==> config.mk <==
export PLATFORM = sky130hd
export DESIGN_NAME = tx_share_arbiter
export DESIGN_NICKNAME = d
export VERILOG_FILES = /design/src/rtl/tx_share_arbiter.sv
export SDC_FILE = /design/constraint.sdc
export NUM_CORES = 1
export LEC_CHECK = 0
export ABC_AREA = 1
export ABC_CLOCK_PERIOD_IN_PS = 2280
export CAP_MARGIN = 20
export CORE_UTILIZATION = 45
export DETAILED_ROUTE_END_ITERATION = 10
export HOLD_SLACK_MARGIN = 0.15
export PLACE_DENSITY = 0.84
export SYNTH_ARGS = -nofsm -noshare
export SYNTH_HDL_FRONTEND = slang
export SYNTH_SLANG_ARGS = --single-unit
==> constraint.sdc <==
create_clock -name clk -period 2.28 [get_ports clk]
set_input_delay 0.228 -clock clk [delete_from_list [all_inputs] [get_ports clk]]
set_output_delay 0.228 -clock clk [all_outputs]
set_load 0.1 [all_outputs]
==> src/rtl/tx_share_arbiter.sv <==
// Shares one 7-bit serial transmitter among NREQ level requesters, with inter-frame gap.
// Define TX_SHARE_FIXED_PRIO_EN for fixed priority (lowest index wins); default is round robin.
module tx_share_arbiter #(
  parameter int NREQ        = 4,
  parameter int STOP_CYCLES = 1
) (
  input  logic                    clk,
  input  logic                    rstn,
  input  logic [NREQ-1:0]         req,
  input  logic [7*NREQ-1:0]       req_data,
  output logic [NREQ-1:0]         ack,
  output logic                    tx_start,
  output logic [6:0]              tx_data,
  output logic                    busy,
  output logic [$clog2(NREQ)-1:0] gnt_id
);

  localparam int IDW = $clog2(NREQ);

  typedef enum logic {IDLE, FRAME} state_t;

  state_t          r_state, w_state_nxt;
  logic [4:0]      r_cnt, w_cnt_nxt;
  logic [IDW-1:0]  r_ptr, w_ptr_nxt;
  logic [IDW-1:0]  r_gnt_id, w_gnt_nxt;
  logic [NREQ-1:0] r_ack, w_ack_nxt;
  logic            r_tx_start, w_start_nxt;
  logic            r_busy, w_busy_nxt;
  logic [6:0]      r_tx_data, w_data_nxt;
  logic [IDW-1:0]  w_win;
  logic [IDW-1:0]  w_idx;
  logic            w_found;
  logic            w_grant;
  logic [6:0]      w_pay;

  // Winner selection; the round-robin search starts just after the last grant.
  always_comb begin
    w_win   = '0;
    w_idx   = '0;
    w_found = 1'b0;
`ifdef TX_SHARE_FIXED_PRIO_EN
    for (int i = NREQ - 1; i >= 0; i--) begin
      w_idx = IDW'(i);
      if (req[w_idx]) begin
        w_win   = w_idx;
        w_found = 1'b1;
      end
    end
`else
    for (int i = 1; i <= NREQ; i++) begin
      w_idx = IDW'((int'(r_ptr) + i) % NREQ);
      if (!w_found && req[w_idx]) begin
        w_win   = w_idx;
        w_found = 1'b1;
      end
    end
`endif
  end

  always_comb begin
    w_pay = '0;
    for (int i = 0; i < NREQ; i++) begin
      if (w_win == IDW'(i)) w_pay = req_data[7*i +: 7];
    end
  end

  always_comb begin
    w_state_nxt = r_state;
    w_cnt_nxt   = r_cnt;
    w_ptr_nxt   = r_ptr;
    w_gnt_nxt   = r_gnt_id;
    w_ack_nxt   = '0;
    w_start_nxt = 1'b0;
    w_data_nxt  = r_tx_data;
    w_grant     = 1'b0;
    case (r_state)
      IDLE: begin
        if (w_found) w_grant = 1'b1;
      end
      FRAME: begin
        if (r_cnt != 5'd0)  w_cnt_nxt   = r_cnt - 5'd1;
        else if (w_found)   w_grant     = 1'b1;
        else                w_state_nxt = IDLE;
      end
      default: w_state_nxt = IDLE;
    endcase
    // tx_data only moves on a grant, so it stays stable for the whole frame and gap.
    if (w_grant) begin
      w_ack_nxt   = NREQ'(1) << w_win;
      w_data_nxt  = w_pay;
      w_start_nxt = 1'b1;
      w_gnt_nxt   = w_win;
      w_ptr_nxt   = w_win;
      w_cnt_nxt   = 5'(8 + STOP_CYCLES);
      w_state_nxt = FRAME;
    end
    w_busy_nxt = (w_state_nxt == FRAME);
  end

  always_ff @(posedge clk or negedge rstn) begin
    if (!rstn) begin
      r_state    <= IDLE;
      r_cnt      <= '0;
      r_ptr      <= IDW'(NREQ - 1);
      r_gnt_id   <= '0;
      r_ack      <= '0;
      r_tx_start <= 1'b0;
      r_busy     <= 1'b0;
      r_tx_data  <= '0;
    end else begin
      r_state    <= w_state_nxt;
      r_cnt      <= w_cnt_nxt;
      r_ptr      <= w_ptr_nxt;
      r_gnt_id   <= w_gnt_nxt;
      r_ack      <= w_ack_nxt;
      r_tx_start <= w_start_nxt;
      r_busy     <= w_busy_nxt;
      r_tx_data  <= w_data_nxt;
    end
  end

  assign ack      = r_ack;
  assign tx_start = r_tx_start;
  assign tx_data  = r_tx_data;
  assign busy     = r_busy;
  assign gnt_id   = r_gnt_id;

endmodule

-- Yosys cells after proc, flatten, opt, wreduce, memory -nomap -nowiden
Cells that the tools add are included.
- bits in registers: 22
- bits of input ports: 34
- output and inout bits: 15
- logic and storage cells: 63
- $add $sub $neg: 5
- order comparisons: 4
- equal/unequal tests: 3
- shift operators: 1
- muxes and demuxes: 31
- bitwise operators: 1
- reduce and logical (&&, ||, !) cells: 11
- operators with widths (operator ; number):
    two-way mux 7 bit ; 4
    two-way mux 5 bit ; 3
    two-way mux 1 bit ; 14
    less-than comparator 2 x 3 -> 1 bit (second input constant) ; 4
    binary-select mux 1 bit (select 2 bit) ; 4
    two-way mux 2 bit ; 4
    nonzero test 5 bit ; 1
    subtractor 5 x 1 -> 5 bit (second input constant) ; 1
    adder 2 x 1 -> 2 bit (second input constant) ; 2
    adder 2 bit (second input constant) ; 2
    equality test 2 bit (second input constant) ; 2
    two-way mux 4 bit ; 1
    nonzero test 2 bit ; 2
    left shift 1 x 2 -> 4 bit (first input constant) ; 1
    logical AND 1 bit ; 3
    logical NOT 1 bit ; 3
    equality test 2 x 1 -> 1 bit (second input constant) ; 1
    logical NOT 2 bit ; 1
    one-hot mux 1 bit (2 select lines) ; 1
    AND reduction 2 bit ; 1
    NOT 1 bit ; 1

-- Longest topological paths before layout
Gate-level depths: netlist of run 1.
- word-level depth: 18
- gate-level depth with buffers: 14
- mapped depth without buffers: 14

-- Worst setup path after synthesis of run 1
OpenSTA, ideal clock, no wires.
- kind: register to register
- start: register r_ptr[0]
- end: register r_tx_data[6], in the netlist tx_data[6]
- library setup time: 0.121 ns
- arrival: 1.718 ns
- data required time: 2.159 ns
- slack: 0.442 ns
- stages on the path, launching flop included: 14
- buffers on the path: 2
- clock period less this slack: 1.838 ns
- path through: dfstp_2 -> buf_4 -> nand2_1 -> nand2_1 -> nand2_2 -> nand2_2 -> nor2_1 -> a21oi_2 -> nand3_2 -> buf_6 -> nand3_1 -> nand2_1 -> a21oi_1 -> nor2_1
- longest elaborated chain between the ends: 18
- elaborated cells between the ends (all ways): 37
- classes of those cells: add/sub: 4; eq/ne: 3; mux: 23; reduce/logical: 7
- RTL lines (element ; line ; source):
    from (decl) ; 24 ; logic [IDW-1:0] r_ptr, w_ptr_nxt;
    from (signal assigned) ; 104 ; r_ptr <= IDW'(NREQ - 1);
    from (signal assigned) ; 113 ; r_ptr <= w_ptr_nxt;
    adder 2 x 1 -> 2 bit ; 51 ; w_idx = IDW'((int'(r_ptr) + i) % NREQ);
    binary-select mux 1 bit (select 2 bit) ; 52 ; if (!w_found && req[w_idx]) begin
    two-way mux 1 bit (not written as such) ; 52 ;
    two-way mux 1 bit ; 52 ;
    logical NOT 1 bit ; 52 ;
    logical AND 1 bit ; 52 ;
    two-way mux 1 bit ; 52 ;
    logical NOT 1 bit ; 52 ;
    logical AND 1 bit ; 52 ;
    two-way mux 1 bit ; 52 ;
    logical NOT 1 bit ; 52 ;
    logical AND 1 bit ; 52 ;
    two-way mux 2 bit ; 52 ;
    logical NOT 2 bit ; 63 ; if (w_win == IDW'(i)) w_pay = req_data[7*i +: 7];
    two-way mux 7 bit (4 in a row) ; 63 ;
    to (signal assigned) ; 118 ; r_tx_data <= w_data_nxt;
    to (decl) ; 29 ; logic [6:0] r_tx_data, w_data_nxt;
Several ways; a longest one is shown, not always the timed one. The select of a mux whose other input is x is not followed.
A chain may end at the register's enable or synchronous reset.

-- Worst setup path after layout of run 1
- start: register r_ptr[0]
- end: register r_tx_data[2], in the netlist tx_data[2]
Same word-level chain as after synthesis.

==> flow_summary.json, run 1 <==
{
  "finalClockSkew_ns": 0.005342,
  "cts_root_buf": "clkbuf_4",
  "hold_viol": 0,
  "clockBufferDepth": 2,
  "synthTopCellsByArea": "dfrtp_1, nand2_1, nand3_1, nor2_1, inv_1",
  "cap_violations": 0,
  "reg2regPathDepth": 13,
  "tritoncts": "built",
  "die_area_um2": 3362,
  "r2r_start": "r_ptr[0]",
  "grt_usage": 0.2148,
  "cts_hold_buf": 0,
  "grt-ovfl-total": 0,
  "grt_pass1_wl_mm": 5.547,
  "ys_seq_area_frac": 0.3922,
  "rows": 19,
  "syn_area_um2": 1410,
  "ys_ff_latch": 22,
  "dr.pass1.iters": 7,
  "start_util": 0.4943,
  "drt-wirelength-per-cell_um": 11.43,
  "drt-total-wl_mm": 3.280,
  "final_common_cell": "nand2_1",
  "synth_cell_type_count": 25,
  "diodes": 0,
  "vias": 1441,
  "final_cell_mix": "nand2_1, clkdlybuf4s50_1, nor2_1, nand3_1, buf_4",
  "r2r_end": "tx_data[2]",
  "max_stage_delay_ns": 0.60,
  "nNetsFinal": 293,
  "drive_above_1_share": 0.1875,
  "die_h_um": 57.98,
  "numPortBuffers": 48,
  "path_common_cell": "nand2_1",
  "path_class": "reg2reg",
  "status": "complete, but fails checks",
  "ys_warn_count": 0,
  "rsz0062_at_grt": "no",
  "final_min_period_over_clock_period": 0.8797,
  "die_w_um": 57.98,
  "post_synth.cell_area_avg_um2": 6.981,
  "synthCells": 202,
  "ant_nets": 0,
  "crit_path_top_delay_cell": "dfstp_2",
  "path_max_fanout": 23,
  "hold_class": "in2async",
  "setup_tns_ns": 0,
  "fillers": 242,
  "setup_viol": 0,
  "period_minus_slack_ns": 2.006,
  "failed_checks": "design-rule violations",
  "end_kind": "flip-flop",
  "place.gp.congestion": 0.8534,
  "start_kind": "flip-flop",
  "syn_to_final_growth_pct": 38.24,
  "htree_levels": 1,
  "vias_per_cell": 5.021,
  "syn_nets": 238,
  "clock_latency_ns": 0.31,
  "drtIter0Drc": 74,
  "clk_pin_slew_worst_paths_ns": 0.12,
  "r2r_slack_ns": 0.27,
  "synth_top_cell_by_area": "dfrtp_1",
  "core_um2": 2853,
  "slew_headroom": 0.5912,
  "required_ns": 2.49,
  "slew_viol_final": 0,
  "numCtsBuffers": 3,
  "grt_pass1_vias": 1275,
  "route.detailed.drc": 2,
  "fmax_ghz": 0.4986,
  "dp_hpwl_mm": 2.544,
  "grt_antenna_before_repair": 0,
  "grt_max_degree": 24,
  "synth.top_cell.area_share": 0.3549,
  "cp_data_arrival_time_ns": 2.22,
  "top_level_ports": 49,
  "worst_slew_pin_slew_ns": 0.6113,
  "worstPathCellList": "buf_4 > nand2_1 > nand2_1 > nand2_2 > nand2_2 > nor2_1 > a21oi_2 > nand3_2 > buf_12 > nand3_1 > nand2_1 > a21oi_1 > nor2_1",
  "clock-sinks": 22
}
worst max-delay path by stage:
stage | startpoint | endpoint | depth (start not counted)
final | r_ptr[0] | tx_data[2] | 13
after global routing | r_ptr[0] | tx_data[0] | 14
after CTS | r_ptr[0] | tx_data[6] | 13
after detailed placement | req[0] | tx_data[6] | 13
after global placement | req[0] | tx_data[4] | 13
after floorplan | r_ptr[0] | tx_data[6] | 13
synthesized netlist by cell type (all sizes together):
master  instances
o21ai          15
ha              2
a21oi           7
nor2           25
dfstp           2
nand3          23
buf             6
o22ai           1
nand4           6
nand2          68
inv            24
xnor2           1
dfrtp          20
nor3            2
final cells by class:
type / count / area, um^2 / share of cell area
tap: 31 / 38.79 / 0.01990
timing repair buffer: 56 / 515.5 / 0.2644
inverter: 24 / 90.09 / 0.04621
multi-input combinational: 150 / 715.7 / 0.3671
clock buffer: 4 / 36.28 / 0.01861
sequential: 22 / 553.0 / 0.2837
state kept, by name, indices dropped and copies added, names as in the netlist:
name / flops
ack: 4
busy: 1
gnt_id: 2
r_cnt: 5
r_ptr: 2
tx_data: 7
tx_start: 1
per-layer routing:
layer | vias up | global-route usage | share of wire
met5 | - | 0 | 0
met4 | 0 | 0.04082 | 0.0064
met3 | 4 | 0.04688 | 0.061
met2 | 48 | 0.3498 | 0.46
met1 | 633 | 0.2978 | 0.47
li1 | 756 | - | -
repair_timing:
action                                  in CTS  in global routing
resized for setup                            0                  1
endpoints found under the setup margin       0                  4
buffers inserted                             0                  3
per-stage QoR:
stage / instances / area, um^2 / hold slack, ns / utilization / worst slack, ns
after floorplan: 202 / 1410 / -0.06759 / - / 0.4415
after global placement: 280 / 1888 / 0.4803 / 0.6618 / 0.2170
after detailed placement: 280 / 1888 / 0.4820 / 0.6618 / 0.2182
after CTS: 284 / 1924 / 0.2974 / 0.6746 / 0.2021
after global routing: 287 / 1949 / 0.3281 / 0.6833 / 0.03437
final: 287 / 1949 / 0.2909 / 0.6833 / 0.2742
worst max-delay path, delay by kind of cell, from the launching register on:
family	cells	cell delay (ns)
compound gates	2	0.32
buf+inv	2	0.32
flops	1	0.60
simple gates	9	0.69
cell families (layout without fill, tap and decap cells):
group / Yosys count / after routing / synth area share
flip-flops: 22 / 22 / 0.3922
adder cells (fa/ha/maj): 2 / 2 / 0.01774
XOR/XNOR: 1 / 1 / 0.006212
AND/OR/NAND/NOR: 124 / 124 / 0.3887
AO/OA/AOI/OAI: 23 / 23 / 0.09318
buffers and inverters: 30 / 84 / 0.1020
Power of run 1 is not shown: default switching activity piles up to over one toggle a cycle in this logic, so the estimate is an artifact.
==> run 2: changes to the inputs <==
Settings changed: PLACE_DENSITY 0.84 to 0.76, SETUP_SLACK_MARGIN set to 0.15.
==> run 2 against run 1 <==
Net effect:
- the run still ends with design-rule violations left
- first-iteration DRC count fell by 11%
- critical path depth increased by 1
- fmax decreased by 1.2%
- design area is 7.3% higher
- hold slack worse by 0.016 ns
- clock skew increased by 0.0031 ns
- setup slack lost 0.025 ns
- final cell count rose by 1.7%
- utilization grew 5.0 points
- critical endpoint is now tx_data[1]
- largest cell class unchanged
==> flow_summary.json, run 2 (synthesis results as in run 1) <==
{
  "status": "complete, but fails checks",
  "failed_checks": "design-rule violations",
  "layout.cells.non_filler": 292,
  "finalClockSkew_ns": 0.008453,
  "period_minus_slack_ns": 2.031,
  "drtIter0Drc": 66,
  "dr.pass1.iters": 7,
  "cts_root_buf": "clkbuf_4",
  "vias_per_cell": 5.089,
  "path_max_fanout": 6,
  "cts_hold_buf": 0,
  "grt_pass1_wl_mm": 5.533,
  "grt-ovfl-total": 0,
  "clk_pin_slew_worst_paths_ns": 0.12,
  "place.gp.congestion": 0.8125,
  "htree_levels": 1,
  "slew_headroom": 0.5915,
  "route.detailed.drc": 4,
  "nNetsFinal": 298,
  "hold_viol": 0,
  "path_class": "reg2reg",
  "cap_violations": 0,
  "fmax_ghz": 0.4923,
  "r2r_start": "r_ptr[0]",
  "grt_pass1_vias": 1276,
  "clock_latency_ns": 0.32,
  "vias": 1486,
  "drt-total-wl_mm": 3.485,
  "grt_usage": 0.2142,
  "tritoncts": "built",
  "cp_data_arrival_time_ns": 2.29,
  "clock-sinks": 22,
  "die_w_um": 57.98,
  "start_util": 0.4943,
  "numCtsBuffers": 3,
  "hold_class": "in2async",
  "final_common_cell": "nand2_1",
  "worst_slew_pin_slew_ns": 0.6109,
  "grt_max_degree": 20,
  "rsz0062_at_grt": "yes",
  "diodes": 0,
  "slew_viol_final": 0,
  "end_kind": "flip-flop",
  "drive_above_1_share": 0.2452,
  "rows": 19,
  "dp_hpwl_mm": 2.558,
  "die_h_um": 57.98,
  "clockBufferDepth": 2,
  "ant_nets": 0,
  "core_um2": 2853,
  "final_cell_mix": "nand2_1, clkdlybuf4s50_1, buf_4, nor2_1, nand3_1",
  "setup_viol": 0,
  "final_min_period_over_clock_period": 0.8909,
  "crit_path_start": "r_ptr[0]",
  "drt-wirelength-per-cell_um": 11.93,
  "top_level_ports": 49,
  "numPortBuffers": 48,
  "required_ns": 2.54,
  "grt_antenna_before_repair": 0,
  "start_kind": "flip-flop",
  "setup_tns_ns": 0,
  "dp_cells": 282,
  "syn_to_final_growth_pct": 48.27,
  "largest_register_ffs": 7,
  "die_area_um2": 3362
}
run 2: critical path, stage by stage (launching register included):
cell and delay [ns]:
dfstp_2 0.61, buf_12 0.12, nand2_1 0.06, nand2_2 0.09, nand2_2 0.08, nand2_4 0.10, nor2_1 0.08, a21oi_4 0.17
nand3_4 0.13, buf_4 0.16, nor2_1 0.11, nand2_1 0.07, nand4_1 0.08, nand2_1 0.05, nand2_1 0.05
run 2: layout make-up:
cell class / count / area [um^2]
Fill cell: 229 / 762.0
Timing Repair Buffer: 61 / 564.3
Multi-Input combinational cell: 150 / 787.0
Clock buffer: 3 / 22.52
Inverter: 24 / 95.09
Clock inverter: 1 / 30.03
Tap cell: 31 / 38.79
Sequential cell: 22 / 553.0
run 2: per-layer routing:
metal / vias up / track usage / part of all wire
li1: 765 / - / -
met1: 653 / 0.2773 / 0.44
met2: 59 / 0.3498 / 0.47
met3: 9 / 0.04911 / 0.065
met4: 0 / 0.08163 / 0.028
met5: - / 0 / 0
run 2: per-stage QoR:
stage	cell area, um^2	utilization	setup slack [ns]	hold slack, ns
3_3_place_gp	1891	0.6627	0.08910	0.4772
2_1_floorplan	1410	-	0.4415	-0.06759
6_report	2091	0.7329	0.2488	0.2745
4_1_cts	1971	0.6908	0.1640	0.3035
3_5_place_dp	1891	0.6627	0.06716	0.4778
5_1_grt	2091	0.7329	0.1271	0.3235
run 2: final timing paths:
| check | to | slack (ns) | depth (start not counted) |
|---|---|---|---|
| setup / recovery | tx_data[1] | 0.25 | 14 |
| hold reg to reg | r_cnt[3] | 0.50 | 1 |
| hold / removal | busy | 0.27 | 1 |
| min in group clk | r_cnt[3] | 0.50 | 1 |
| setup reg to reg | tx_data[1] | 0.25 | 14 |
| max in group asynchronous | tx_data[0] | 1.45 | 2 |
run 2: what timing repair did:
action / in CTS / in global routing
pin swaps: 0 / 4
endpoints found under the setup margin: 7 / 13
buffers inserted: 2 / 4
gates cloned: 0 / 0
resized for setup: 0 / 28
Power of run 2 is left out for the same reason.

● **Task goal**
Retype, exactly and in full, the lines above from the one containing "met4: 0 / 0.08163 / 0.028" through the one containing "busy | 0.27 | 1 |".

● **Reply to the exercise**
met4: 0 / 0.08163 / 0.028
met5: - / 0 / 0
run 2: per-stage QoR:
stage	cell area, um^2	utilization	setup slack [ns]	hold slack, ns
3_3_place_gp	1891	0.6627	0.08910	0.4772
2_1_floorplan	1410	-	0.4415	-0.06759
6_report	2091	0.7329	0.2488	0.2745
4_1_cts	1971	0.6908	0.1640	0.3035
3_5_place_dp	1891	0.6627	0.06716	0.4778
5_1_grt	2091	0.7329	0.1271	0.3235
run 2: final timing paths:
| check | to | slack (ns) | depth (start not counted) |
|---|---|---|---|
| setup / recovery | tx_data[1] | 0.25 | 14 |
| hold reg to reg | r_cnt[3] | 0.50 | 1 |
| hold / removal | busy | 0.27 | 1 |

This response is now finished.